Word for word, restate every record.
------------------------------
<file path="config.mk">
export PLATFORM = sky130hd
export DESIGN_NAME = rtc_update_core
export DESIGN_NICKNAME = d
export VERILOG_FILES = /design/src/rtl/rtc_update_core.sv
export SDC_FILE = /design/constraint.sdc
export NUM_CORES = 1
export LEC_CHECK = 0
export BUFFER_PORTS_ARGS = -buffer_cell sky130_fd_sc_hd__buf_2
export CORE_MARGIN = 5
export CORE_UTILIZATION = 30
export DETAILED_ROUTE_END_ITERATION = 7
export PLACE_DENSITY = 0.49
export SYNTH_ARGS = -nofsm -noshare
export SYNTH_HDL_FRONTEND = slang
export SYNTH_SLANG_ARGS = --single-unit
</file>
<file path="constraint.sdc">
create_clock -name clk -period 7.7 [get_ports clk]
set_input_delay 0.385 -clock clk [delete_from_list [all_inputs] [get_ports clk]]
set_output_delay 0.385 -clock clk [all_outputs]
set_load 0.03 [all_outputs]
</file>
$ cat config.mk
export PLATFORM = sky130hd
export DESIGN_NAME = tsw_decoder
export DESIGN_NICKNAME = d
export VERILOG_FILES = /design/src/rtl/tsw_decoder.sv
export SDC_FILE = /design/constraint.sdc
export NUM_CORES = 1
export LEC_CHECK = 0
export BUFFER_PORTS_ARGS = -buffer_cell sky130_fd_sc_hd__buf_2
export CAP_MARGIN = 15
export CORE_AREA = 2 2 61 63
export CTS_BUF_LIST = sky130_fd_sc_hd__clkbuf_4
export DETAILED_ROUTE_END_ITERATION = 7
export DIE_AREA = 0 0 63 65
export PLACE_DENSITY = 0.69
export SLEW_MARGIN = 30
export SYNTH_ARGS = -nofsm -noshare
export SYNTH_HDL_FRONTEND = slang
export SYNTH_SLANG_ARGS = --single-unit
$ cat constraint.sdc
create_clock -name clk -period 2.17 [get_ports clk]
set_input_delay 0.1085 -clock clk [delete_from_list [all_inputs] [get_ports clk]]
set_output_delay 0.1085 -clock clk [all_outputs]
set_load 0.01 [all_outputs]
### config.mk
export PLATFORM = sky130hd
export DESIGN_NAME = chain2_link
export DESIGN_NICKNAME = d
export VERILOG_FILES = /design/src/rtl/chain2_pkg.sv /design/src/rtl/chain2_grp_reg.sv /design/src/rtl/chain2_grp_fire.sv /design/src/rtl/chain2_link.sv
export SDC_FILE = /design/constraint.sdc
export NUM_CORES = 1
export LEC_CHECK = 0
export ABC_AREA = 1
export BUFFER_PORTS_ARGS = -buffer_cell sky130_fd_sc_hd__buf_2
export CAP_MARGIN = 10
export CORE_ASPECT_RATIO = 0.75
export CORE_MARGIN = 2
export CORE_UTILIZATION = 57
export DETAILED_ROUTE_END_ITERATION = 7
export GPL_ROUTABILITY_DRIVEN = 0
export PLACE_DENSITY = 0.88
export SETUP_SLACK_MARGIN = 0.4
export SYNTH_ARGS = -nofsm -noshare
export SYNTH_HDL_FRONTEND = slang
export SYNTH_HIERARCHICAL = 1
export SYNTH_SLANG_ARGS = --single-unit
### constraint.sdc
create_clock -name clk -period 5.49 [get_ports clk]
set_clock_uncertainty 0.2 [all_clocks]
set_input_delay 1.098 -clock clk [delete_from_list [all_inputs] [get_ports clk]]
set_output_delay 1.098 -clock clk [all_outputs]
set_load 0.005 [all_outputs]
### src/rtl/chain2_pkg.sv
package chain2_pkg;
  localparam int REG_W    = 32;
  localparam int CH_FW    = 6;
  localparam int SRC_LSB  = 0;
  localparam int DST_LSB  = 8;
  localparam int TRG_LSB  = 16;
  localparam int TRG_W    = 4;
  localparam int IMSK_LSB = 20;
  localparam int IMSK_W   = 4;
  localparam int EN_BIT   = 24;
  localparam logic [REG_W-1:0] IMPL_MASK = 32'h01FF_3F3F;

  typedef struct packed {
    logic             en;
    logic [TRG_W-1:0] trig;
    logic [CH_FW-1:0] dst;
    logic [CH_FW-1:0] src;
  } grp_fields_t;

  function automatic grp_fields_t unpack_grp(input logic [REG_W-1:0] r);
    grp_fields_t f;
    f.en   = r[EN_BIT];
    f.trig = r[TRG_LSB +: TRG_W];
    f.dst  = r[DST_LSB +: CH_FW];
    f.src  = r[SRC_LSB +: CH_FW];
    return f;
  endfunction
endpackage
------------------------------
- [Solution for this exercise]:
<file path="config.mk">
export PLATFORM = sky130hd
export DESIGN_NAME = rtc_update_core
export DESIGN_NICKNAME = d
export VERILOG_FILES = /design/src/rtl/rtc_update_core.sv
export SDC_FILE = /design/constraint.sdc
export NUM_CORES = 1
export LEC_CHECK = 0
export BUFFER_PORTS_ARGS = -buffer_cell sky130_fd_sc_hd__buf_2
export CORE_MARGIN = 5
export CORE_UTILIZATION = 30
export DETAILED_ROUTE_END_ITERATION = 7
export PLACE_DENSITY = 0.49
export SYNTH_ARGS = -nofsm -noshare
export SYNTH_HDL_FRONTEND = slang
export SYNTH_SLANG_ARGS = --single-unit
</file>
<file path="constraint.sdc">
create_clock -name clk -period 7.7 [get_ports clk]
set_input_delay 0.385 -clock clk [delete_from_list [all_inputs] [get_ports clk]]
set_output_delay 0.385 -clock clk [all_outputs]
set_load 0.03 [all_outputs]
</file>
$ cat config.mk
export PLATFORM = sky130hd
export DESIGN_NAME = tsw_decoder
export DESIGN_NICKNAME = d
export VERILOG_FILES = /design/src/rtl/tsw_decoder.sv
export SDC_FILE = /design/constraint.sdc
export NUM_CORES = 1
export LEC_CHECK = 0
export BUFFER_PORTS_ARGS = -buffer_cell sky130_fd_sc_hd__buf_2
export CAP_MARGIN = 15
export CORE_AREA = 2 2 61 63
export CTS_BUF_LIST = sky130_fd_sc_hd__clkbuf_4
export DETAILED_ROUTE_END_ITERATION = 7
export DIE_AREA = 0 0 63 65
export PLACE_DENSITY = 0.69
export SLEW_MARGIN = 30
export SYNTH_ARGS = -nofsm -noshare
export SYNTH_HDL_FRONTEND = slang
export SYNTH_SLANG_ARGS = --single-unit
$ cat constraint.sdc
create_clock -name clk -period 2.17 [get_ports clk]
set_input_delay 0.1085 -clock clk [delete_from_list [all_inputs] [get_ports clk]]
set_output_delay 0.1085 -clock clk [all_outputs]
set_load 0.01 [all_outputs]
### config.mk
export PLATFORM = sky130hd
export DESIGN_NAME = chain2_link
export DESIGN_NICKNAME = d
export VERILOG_FILES = /design/src/rtl/chain2_pkg.sv /design/src/rtl/chain2_grp_reg.sv /design/src/rtl/chain2_grp_fire.sv /design/src/rtl/chain2_link.sv
export SDC_FILE = /design/constraint.sdc
export NUM_CORES = 1
export LEC_CHECK = 0
export ABC_AREA = 1
export BUFFER_PORTS_ARGS = -buffer_cell sky130_fd_sc_hd__buf_2
export CAP_MARGIN = 10
export CORE_ASPECT_RATIO = 0.75
export CORE_MARGIN = 2
export CORE_UTILIZATION = 57
export DETAILED_ROUTE_END_ITERATION = 7
export GPL_ROUTABILITY_DRIVEN = 0
export PLACE_DENSITY = 0.88
export SETUP_SLACK_MARGIN = 0.4
export SYNTH_ARGS = -nofsm -noshare
export SYNTH_HDL_FRONTEND = slang
export SYNTH_HIERARCHICAL = 1
export SYNTH_SLANG_ARGS = --single-unit
### constraint.sdc
create_clock -name clk -period 5.49 [get_ports clk]
set_clock_uncertainty 0.2 [all_clocks]
set_input_delay 1.098 -clock clk [delete_from_list [all_inputs] [get_ports clk]]
set_output_delay 1.098 -clock clk [all_outputs]
set_load 0.005 [all_outputs]
### src/rtl/chain2_pkg.sv
package chain2_pkg;
  localparam int REG_W    = 32;
  localparam int CH_FW    = 6;
  localparam int SRC_LSB  = 0;
  localparam int DST_LSB  = 8;
  localparam int TRG_LSB  = 16;
  localparam int TRG_W    = 4;
  localparam int IMSK_LSB = 20;
  localparam int IMSK_W   = 4;
  localparam int EN_BIT   = 24;
  localparam logic [REG_W-1:0] IMPL_MASK = 32'h01FF_3F3F;

  typedef struct packed {
    logic             en;
    logic [TRG_W-1:0] trig;
    logic [CH_FW-1:0] dst;
    logic [CH_FW-1:0] src;
  } grp_fields_t;

  function automatic grp_fields_t unpack_grp(input logic [REG_W-1:0] r);
    grp_fields_t f;
    f.en   = r[EN_BIT];
    f.trig = r[TRG_LSB +: TRG_W];
    f.dst  = r[DST_LSB +: CH_FW];
    f.src  = r[SRC_LSB +: CH_FW];
    return f;
  endfunction
endpackage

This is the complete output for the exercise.